De esconder la cabeza en el agujero para tratar de huir del peligro inminente, como hacía aquel avestruz del cuento, dejamos que la corriente nos acerque a un principio sin retorno. Llegar dónde ya no hay vuelta atrás, es perder la posibilidad de decidir, es perder la libertad; entonces, dejamos de ser personas: porque sólo ‘somos’ si somos libres.

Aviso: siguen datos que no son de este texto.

$ cat src/rtl/mem_stage.sv
// Memory-access stage: turns the EX result into a data-memory request or a
// direct writeback, and emits one registered writeback record per instruction.
module mem_stage #(
  parameter int unsigned XLEN           = 32,
  parameter bit          MISALIGN_CHECK = 1'b1
) (
  input  logic            clk,
  input  logic            rst,
  input  logic            in_valid,
  output logic            in_ready,
  input  logic [XLEN-1:0] alu_result,
  input  logic [XLEN-1:0] rs2_data,
  input  logic [4:0]      rd_addr,
  input  logic [2:0]      funct3,
  input  logic            mem_read,
  input  logic            mem_write,
  input  logic            reg_write,
  output logic            dmem_req_valid,
  input  logic            dmem_req_ready,
  output logic [XLEN-1:0] dmem_addr,
  output logic            dmem_we,
  output logic [3:0]      dmem_wstrb,
  output logic [XLEN-1:0] dmem_wdata,
  input  logic            dmem_rsp_valid,
  input  logic [XLEN-1:0] dmem_rdata,
  output logic            wb_valid,
  output logic [4:0]      wb_rd,
  output logic [XLEN-1:0] wb_data,
  output logic            wb_reg_write,
  output logic            misalign
);

  typedef enum logic [1:0] {IDLE, REQ, WAIT_RSP} state_t;

  state_t      r_state;
  logic [1:0]  r_lane;
  logic [2:0]  r_funct3;
  logic [4:0]  r_rd;
  logic        r_reg_write;
  logic        r_is_load;

  logic            w_accept;
  logic            w_is_mem;
  logic            w_misalign;
  logic [3:0]      w_wstrb;
  logic [XLEN-1:0] w_wdata;
  logic [7:0]      w_byte;
  logic [15:0]     w_half;
  logic [XLEN-1:0] w_load;

  assign in_ready = (r_state == IDLE);
  assign w_accept = in_valid && in_ready;
  assign w_is_mem = mem_read || mem_write;

  // funct3[1:0] selects width; encodings 011/110/111 fall through to word.
  always_comb begin
    w_misalign = 1'b0;
    w_wstrb    = 4'b1111;
    w_wdata    = rs2_data;
    case (funct3[1:0])
      2'b00: begin
        w_wstrb = 4'b0001 << alu_result[1:0];
        w_wdata = {4{rs2_data[7:0]}};
      end
      2'b01: begin
        w_misalign = alu_result[0];
        w_wstrb    = alu_result[1] ? 4'b1100 : 4'b0011;
        w_wdata    = {2{rs2_data[15:0]}};
      end
      default: w_misalign = |alu_result[1:0];
    endcase
    if (!MISALIGN_CHECK) w_misalign = 1'b0;
  end

  always_comb begin
    case (r_lane)
      2'd0:    w_byte = dmem_rdata[7:0];
      2'd1:    w_byte = dmem_rdata[15:8];
      2'd2:    w_byte = dmem_rdata[23:16];
      default: w_byte = dmem_rdata[31:24];
    endcase
    w_half = r_lane[1] ? dmem_rdata[31:16] : dmem_rdata[15:0];
    case (r_funct3)
      3'b000:  w_load = {{24{w_byte[7]}}, w_byte};
      3'b100:  w_load = {24'd0, w_byte};
      3'b001:  w_load = {{16{w_half[15]}}, w_half};
      3'b101:  w_load = {16'd0, w_half};
      default: w_load = dmem_rdata;
    endcase
  end

  always_ff @(posedge clk) begin
    if (rst) begin
      r_state        <= IDLE;
      r_lane         <= '0;
      r_funct3       <= '0;
      r_rd           <= '0;
      r_reg_write    <= 1'b0;
      r_is_load      <= 1'b0;
      dmem_req_valid <= 1'b0;
      dmem_addr      <= '0;
      dmem_we        <= 1'b0;
      dmem_wstrb     <= '0;
      dmem_wdata     <= '0;
      wb_valid       <= 1'b0;
      wb_rd          <= '0;
      wb_data        <= '0;
      wb_reg_write   <= 1'b0;
      misalign       <= 1'b0;
    end else begin
      wb_valid <= 1'b0;
      misalign <= 1'b0;
      case (r_state)
        IDLE: begin
          if (w_accept) begin
            r_lane      <= alu_result[1:0];
            r_funct3    <= funct3;
            r_rd        <= rd_addr;
            r_reg_write <= reg_write;
            r_is_load   <= mem_read;
            if (!w_is_mem) begin
              wb_valid     <= 1'b1;
              wb_rd        <= rd_addr;
              wb_data      <= alu_result;
              wb_reg_write <= reg_write;
            end else if (w_misalign) begin
              wb_valid     <= 1'b1;
              wb_rd        <= rd_addr;
              wb_data      <= '0;
              wb_reg_write <= 1'b0;
              misalign     <= 1'b1;
            end else begin
              r_state        <= REQ;
              dmem_req_valid <= 1'b1;
              dmem_addr      <= {alu_result[XLEN-1:2], 2'b00};
              dmem_we        <= mem_write;
              dmem_wstrb     <= w_wstrb;
              dmem_wdata     <= w_wdata;
            end
          end
        end
        REQ: begin
          if (dmem_req_ready) begin
            dmem_req_valid <= 1'b0;
            if (r_is_load) begin
              r_state <= WAIT_RSP;
            end else begin
              r_state      <= IDLE;
              wb_valid     <= 1'b1;
              wb_rd        <= r_rd;
              wb_data      <= '0;
              wb_reg_write <= 1'b0;
            end
          end
        end
        WAIT_RSP: begin
          if (dmem_rsp_valid) begin
            r_state      <= IDLE;
            wb_valid     <= 1'b1;
            wb_rd        <= r_rd;
            wb_data      <= w_load;
            wb_reg_write <= r_reg_write;
          end
        end
        default: r_state <= IDLE;
      endcase
    end
  end

endmodule

$ cat config.mk
export PLATFORM = sky130hd
export DESIGN_NAME = mem_stage
export DESIGN_NICKNAME = d
export VERILOG_FILES = /design/src/rtl/mem_stage.sv
export SDC_FILE = /design/constraint.sdc
export NUM_CORES = 1
export LEC_CHECK = 0
export ABC_AREA = 1
export CORE_ASPECT_RATIO = 0.7
export CORE_MARGIN = 4
export CORE_UTILIZATION = 45
export DETAILED_ROUTE_END_ITERATION = 10
export PLACE_DENSITY = 0.81
export SLEW_MARGIN = 40
export SYNTH_ARGS = -nofsm -noshare
export SYNTH_HDL_FRONTEND = slang
export SYNTH_SLANG_ARGS = --single-unit
$ cat constraint.sdc
create_clock -name clk -period 1.75 [get_ports clk]
set_input_delay 0.35 -clock clk [delete_from_list [all_inputs] [get_ports clk]]
set_output_delay 0.35 -clock clk [all_outputs]
set_load 0.005 [all_outputs]
==> flow_summary.json <==
{
  "power_leakage_uw": 0.00417,
  "cts_inserted_buffers": 17,
  "timing.final.max_slew_violations": 0,
  "io-pin-count": 223,
  "synth.area.mux_share_pct": 0,
  "gp_congestion": 0.934,
  "post-route-drc-count": 0,
  "yosys_register_bits": 122,
  "htree_levels": 4,
  "cts_sinks": 122,
  "synth_area_leaders": "sky130_fd_sc_hd__dfxtp_1 40%, sky130_fd_sc_hd__nand2_1 13%, sky130_fd_sc_hd__o21ai_0 8.6%",
  "routed_wire_length_per_instance_um": 15.8,
  "class_of_the_tightest_hold_or_removal_check": "flop to flop",
  "grt_pass1_wl_mm": 32.3,
  "worst-r2r-setup-slack_ps": 30,
  "post_drt_via_cell_ratio": 5.05,
  "ant_nets": 0,
  "finalCoreUtilization_pct": 72.1,
  "fin_hold_ws_ps": 467,
  "fin_ws_ps": 32.9,
  "post_synth_xor_area_fraction_pct": 0,
  "critical_path_peak_fanout": 19,
  "postRouteWirelength_mm": 21.3,
  "worst_r2r_path_depth": 10,
  "setup_viol": 0,
  "dominantRegCellSynth": "sky130_fd_sc_hd__dfxtp_1",
  "hold_bufs_inserted_after_cts": 0,
  "area.sequential_um2": 2440,
  "asyncSetResetFlopFracSynth_pct": 0,
  "core_um2": 13200,
  "power.switching_fraction_pct": 36.6,
  "dp_worst_slack_ps": -201,
  "max-cap-violations": 0,
  "netlist.area_leader.share_pct": 39.9,
  "clkTransAtPathRegs_ps": 60,
  "post_synth_and_or_nand_nor_area_fraction_pct": 26.3,
  "grt_start_max_net_pins": 66,
  "clk_latency_ps": 420,
  "synth_adder_area_share_pct": 0.817,
  "drive_above_1_share_pct": 12.8,
  "track_usage_pct": 25.8,
  "path_depth": 10,
  "startpoint_type_of_the_worst_setup_path": "flop",
  "power.density_cell_area_nw_per_um2": 1540,
  "number_of_enable_type_register_cells_in_the_synthesized_netlist": 0,
  "synth_top_area_cell": "sky130_fd_sc_hd__dfxtp_1",
  "critPathKind": "flop to flop",
  "r2r_endpoint": "wb_data[17]",
  "die_y_um": 106,
  "vias": 6830,
  "initialDrtViolationCount": 568,
  "run_status": "finished, final reports clean",
  "ir_worst_vdd_v": 0.000721,
  "grt_overflow_total": 0,
  "mostFrequentLayoutCells": "219 x sky130_fd_sc_hd__clkdlybuf4s50_1, 212 x sky130_fd_sc_hd__nand2_1, 130 x sky130_fd_sc_hd__nor2_1, 120 x sky130_fd_sc_hd__dfxtp_1, 104 x sky130_fd_sc_hd__o21ai_0",
  "clockBufferDepth": 2,
  "synthCells": 912,
  "cell_area_after_synthesis_um2": 6120,
  "timing.critical_path.cells": "buf_4 -> ha_1 -> inv_1 -> nand3_1 -> nor2_1 -> buf_4 -> nand2_8 -> clkbuf_16 -> nor2_1 -> a21oi_2",
  "clockPowerShare_pct": 25.1,
  "root_buffer": "sky130_fd_sc_hd__clkbuf_16",
  "multi_input_area_um2": 3020,
  "num-fill-cells": 1058,
  "place_area_um2": 8730,
  "first_global_vias": 6303,
  "achievable-frequency_ghz": 0.582,
  "critical_path_arrival_ps": 2020,
  "tritoncts": "built",
  "internal_power_uw": 9330,
  "worstReg2RegStart": "r_state[1]",
  "chipWidth_um": 147,
  "placementRows": 35,
  "timing.critical_path.required_ps": 2060,
  "stdcell_area_um2": 9530,
  "cpLargestDelayFamily": "buffers and inverters",
  "port_buffers": 220,
  "critical_path_capture_point_type": "flop",
  "crit_path_max_incr_delay_ps": 320,
  "ys_warn_count": 0,
  "drt_pre_antenna_iters": 5,
  "power.share.sequential_pct": 27.7,
  "synth_compound_area_share_pct": 21.0,
  "area_added_between_synthesis_and_finish_pct": 55.7,
  "finalNetCount": 1270,
  "crit_start": "r_state[1]",
  "die_area_um2": 15600,
  "critPathCapture": "wb_data[17]",
  "path_buf_inv": 4,
  "initial_core_util_pct": 46.3,
  "fin_crit_ps": 1720,
  "final_common_cell": "sky130_fd_sc_hd__clkdlybuf4s50_1",
  "sequential_area_share_after_synthesis_pct": 39.9,
  "period_share_pct": 98.1,
  "slowest_stage": "sky130_fd_sc_hd__dfxtp_2",
  "main_combinational_cell_family_by_area_after_synthesis": "simple AND/OR/NAND/NOR gates",
  "num_antenna_cells": 0,
  "grt_antenna_before_repair": 0,
  "netSwitchingPower_uw": 5370,
  "detailedPlacementHpwl_mm": 15.4,
  "fin_worst_skew_ps": 13.1,
  "p_comb_share_pct": 47.2,
  "timing_hold_violations_final": 0,
  "yosys.cell_types.count": 35,
  "syn_avg_cell_area_um2": 6.71
}
[cell usage after synthesis (2+ instances only)]
master	count
sky130_fd_sc_hd__nand3_1	17
sky130_fd_sc_hd__inv_2	2
sky130_fd_sc_hd__nor2_2	18
sky130_fd_sc_hd__ha_1	4
sky130_fd_sc_hd__buf_2	15
sky130_fd_sc_hd__buf_4	10
sky130_fd_sc_hd__buf_12	2
sky130_fd_sc_hd__a31oi_1	18
sky130_fd_sc_hd__nor2_1	131
sky130_fd_sc_hd__nand2_1	213
sky130_fd_sc_hd__nand2_2	2
sky130_fd_sc_hd__buf_6	4
sky130_fd_sc_hd__inv_1	98
sky130_fd_sc_hd__nor3_1	2
sky130_fd_sc_hd__dfxtp_1	122
sky130_fd_sc_hd__o21bai_1	2
sky130_fd_sc_hd__a21oi_1	84
sky130_fd_sc_hd__o21ai_0	105
sky130_fd_sc_hd__nand2_4	5
sky130_fd_sc_hd__o21ai_1	4
sky130_fd_sc_hd__a22oi_1	5
sky130_fd_sc_hd__clkbuf_1	21
sky130_fd_sc_hd__a21oi_2	16
[power by group through the flow]
stage | logic [µW] | registers (µW) | clock network (µW)
floorplan | 3430 | 4110 | 0
global placement | 6170 | 4080 | 0
detailed placement | 6250 | 4100 | 0
CTS | 6360 | 4060 | 3710
global route | 7590 | 4170 | 3820
finish | 6940 | 4070 | 3690
[routing by layer]
metal | vias to the layer above | GRT usage, % | part of all wire, % | wire length (µm)
li1 | 3386 | - | - | -
met1 | 3107 | 34.0 | 44 | 9290
met2 | 300 | 40.5 | 45 | 9530
met3 | 37 | 8.51 | 10 | 2150
met4 | 0 | 7.18 | 1.7 | 367
met5 | - | 0 | 0 | 0
[cell families after synthesis]
logic type | after synthesis
buf+inv | 157
compound gates | 236
flops | 122
other cells | 1
simple gates | 392
fa+ha+maj | 4
[cell type report]
cell class	instances	share of cell area [%]
multi-input cells	634	31.7
flip-flops and latches	122	25.6
clock buffers	17	4.46
well taps	185	2.43
inverters	103	4.27
repair buffers	276	29.5
clock inverters	15	1.97
[registers in the layout (all words and copies together), names as in the netlist]
name,flops
dmem_wdata,32
wb_data,32
wb_rd,5
r_is_load,1
r_state,2
r_rd,5
dmem_addr,30
dmem_we,1
dmem_req_valid,1
wb_valid,1
r_lane,2
dmem_wstrb,4
misalign,1
r_reg_write,1
r_funct3,3
wb_reg_write,1
[tightest hold or removal path, delay by kind of cell, from the launching register on]
kind,cells,cell delay [ps]
AOI/OAI and AO/OA,1,50
buffers and inverters,1,50
DFF,1,320
[through the flow]
step                      cells  setup TNS (ps)  power, µW
after global routing       1352           -73.5      15600
after CTS                  1348               0      14100
after detailed placement   1315          -16330      10400
after global placement     1315          -11930      10200
final                      1352               0      14700
after floorplan             913               0       7530
[worst min-delay path by stage]
| stage | startpoint | endpoint | slack (ps) | depth (start not counted) |
|---|---|---|---|---|
| 2_1_floorplan | rst | wb_valid | 430 | 1 |
| 3_3_place_gp | dmem_req_valid | dmem_req_valid | 460 | 2 |
| 3_5_place_dp | dmem_req_valid | dmem_req_valid | 450 | 2 |
| 4_1_cts | dmem_req_valid | dmem_req_valid | 460 | 2 |
| 5_1_grt | dmem_req_valid | dmem_req_valid | 480 | 2 |
| 6_report | dmem_req_valid | dmem_req_valid | 470 | 2 |
[what timing repair did]
| item | 4_1_cts | 5_1_grt |
|---|---|---|
| buffers inserted | 1 | 1 |
| resized for setup | 7 | 16 |
| pin swaps | 1 | 4 |
| endpoints found under the setup margin | 1 | 36 |
| gates cloned | 0 | 4 |
| endpoints found under the hold margin | 0 | 0 |
No activity file was read; power rests on OpenSTA's default activity.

Viendo, incluso, a muchos otros desgraciados, con el agua al cuello, pataleando, palmoteando en su destino intentando llevar un poco de aire a sus desesperadas y deformadas bocas, mientras son devorados, sin remisión, por las aguas enfermas que los atenazan camino de su tumba, seguimos pensándonos diferentes, a salvo de lo insalvable…; como si llevásemos en nuestro bolsillo una mágica bula capaz de librarnos, un segundo antes del desastre, del desastre del que no nos hemos querido salvar, cuándo aún estábamos a tiempo.
Pero, cuando, sin querer, has empezado a dar vueltas frenéticas, a girar enloquecido, cuando ya ni tus brazos ni tus piernas, ni los principios que olvidaste ni los valores que perdiste, te sirven para cambiar lo que se te viene encima, entonces no hay patente de corso que pueda contra el remolino, y tú estás en él.